§ INPUT DATA:
= = = = =
==> src/rtl/intc_rg_bank.sv <==
// ----------------------------------------------------------------------------
// intc_rg_bank
//
// Interrupt register bank for the interrupt controller core. Holds the
// per-channel enable, mode (1 = edge, 0 = level) and pending registers,
// synchronises the raw interrupt lines, detects rising edges, and supplies a
// registered "any interrupt" flag plus the lowest-numbered active channel.
//
// Register map (addr_i):
//   0 EN   read/write
//   1 MODE read/write
//   2 PEND read, write-1-to-clear (edge channels only)
//   3 SET  write-1-to-set (edge channels only), reads 0
//
// Ports:
//   clk, rst       clock, asynchronous active-high reset
//   we_i           one-cycle write strobe
//   addr_i         register select
//   be_i           byte enables for writes
//   bs_wdata_i     write data
//   rdata_o        combinational read data for addr_i (zero-extended)
//   irq_i          raw asynchronous interrupt lines
//   rg_en_o        enable register
//   rg_mode_o      mode register
//   pend_o         pending register
//   irq_o          registered OR of pending & enabled
//   irq_id_o       registered lowest active channel; holds while irq_o = 0
// ----------------------------------------------------------------------------
module intc_rg_bank #(
   parameter int              NCH      = 32,
   parameter int              DW       = 32,
   parameter logic [DW-1:0]   EN_RST   = '0,
   parameter logic [DW-1:0]   MODE_RST = '0,
   parameter int              IDW      = 5
) (
   input  logic              clk,
   input  logic              rst,
   input  logic              we_i,
   input  logic [1:0]        addr_i,
   input  logic [DW/8-1:0]   be_i,
   input  logic [DW-1:0]     bs_wdata_i,
   output logic [DW-1:0]     rdata_o,
   input  logic [NCH-1:0]    irq_i,
   output logic [NCH-1:0]    rg_en_o,
   output logic [NCH-1:0]    rg_mode_o,
   output logic [NCH-1:0]    pend_o,
   output logic              irq_o,
   output logic [IDW-1:0]    irq_id_o
);

   localparam logic [1:0] A_EN   = 2'd0;
   localparam logic [1:0] A_MODE = 2'd1;
   localparam logic [1:0] A_PEND = 2'd2;
   localparam logic [1:0] A_SET  = 2'd3;

   logic [NCH-1:0] en_q, mode_q, pend_q;
   logic [NCH-1:0] s1_q, s2_q, s3_q;
   logic           irq_q;
   logic [IDW-1:0] id_q;

   logic [DW-1:0]  lane_mask;
   logic [NCH-1:0] wmask, wdata;
   logic [NCH-1:0] en_d, mode_d, pend_d;
   logic [NCH-1:0] rise, set_bits, clr_bits, edge_nxt, active;
   logic [IDW-1:0] id_d;

   // Expand byte enables to a per-bit mask; only the low NCH bits are ever used.
   always_comb begin
      lane_mask = '0;
      for (int b = 0; b < DW/8; b++) begin
         lane_mask[b*8 +: 8] = {8{be_i[b]}};
      end
   end

   assign wmask = lane_mask[NCH-1:0];
   assign wdata = bs_wdata_i[NCH-1:0];

   // Edge detect uses the two later synchroniser stages so s1 can settle.
   assign rise = s2_q & ~s3_q;

   assign set_bits = (we_i && addr_i == A_SET)  ? (wdata & wmask) : '0;
   assign clr_bits = (we_i && addr_i == A_PEND) ? (wdata & wmask) : '0;

   // Set is OR-ed in after the clear so a coincident set wins.
   assign edge_nxt = (pend_q & ~clr_bits) | rise | set_bits;

   // Level channels simply mirror the synchronised line; edge channels latch.
   assign pend_d = (mode_q & edge_nxt) | (~mode_q & s2_q);

   assign en_d   = (we_i && addr_i == A_EN)   ? ((en_q   & ~wmask) | (wdata & wmask)) : en_q;
   assign mode_d = (we_i && addr_i == A_MODE) ? ((mode_q & ~wmask) | (wdata & wmask)) : mode_q;

   assign active = pend_q & en_q;

   // NOTE: every variable assigned in a combinational block gets a default
   // first, otherwise paths that skip the assignment infer a latch.
   always_comb begin
      id_d = id_q;
      // Scan downwards so the lowest active index is the last one written.
      for (int i = NCH-1; i >= 0; i--) begin
         if (active[i]) id_d = IDW'(i);
      end
   end

   // NOTE: state registers use non-blocking assignments so every flop
   // samples the pre-edge values regardless of statement order.
   always_ff @(posedge clk or posedge rst) begin
      if (rst) begin
         en_q   <= EN_RST[NCH-1:0];
         mode_q <= MODE_RST[NCH-1:0];
         pend_q <= '0;
         s1_q   <= '0;
         s2_q   <= '0;
         s3_q   <= '0;
         irq_q  <= 1'b0;
         id_q   <= '0;
      end else begin
         en_q   <= en_d;
         mode_q <= mode_d;
         pend_q <= pend_d;
         s1_q   <= irq_i;
         s2_q   <= s1_q;
         s3_q   <= s2_q;
         irq_q  <= |active;
         id_q   <= id_d;
      end
   end

   always_comb begin
      rdata_o = '0;
      case (addr_i)
         A_EN:    rdata_o[NCH-1:0] = en_q;
         A_MODE:  rdata_o[NCH-1:0] = mode_q;
         A_PEND:  rdata_o[NCH-1:0] = pend_q;
         default: rdata_o = '0;
      endcase
   end

   assign rg_en_o   = en_q;
   assign rg_mode_o = mode_q;
   assign pend_o    = pend_q;
   assign irq_o     = irq_q;
   assign irq_id_o  = id_q;

endmodule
= = = = =
§ INSTRUCTIONS FOR THE TASK:
Exactly the lines running from the top of the records to the line that contains "write-1-to-clear (edge channels only)", inclusive, must be set down, and nothing more.

§ EXERCISE SOLUTION:
==> src/rtl/intc_rg_bank.sv <==
// ----------------------------------------------------------------------------
// intc_rg_bank
//
// Interrupt register bank for the interrupt controller core. Holds the
// per-channel enable, mode (1 = edge, 0 = level) and pending registers,
// synchronises the raw interrupt lines, detects rising edges, and supplies a
// registered "any interrupt" flag plus the lowest-numbered active channel.
//
// Register map (addr_i):
//   0 EN   read/write
//   1 MODE read/write
//   2 PEND read, write-1-to-clear (edge channels only)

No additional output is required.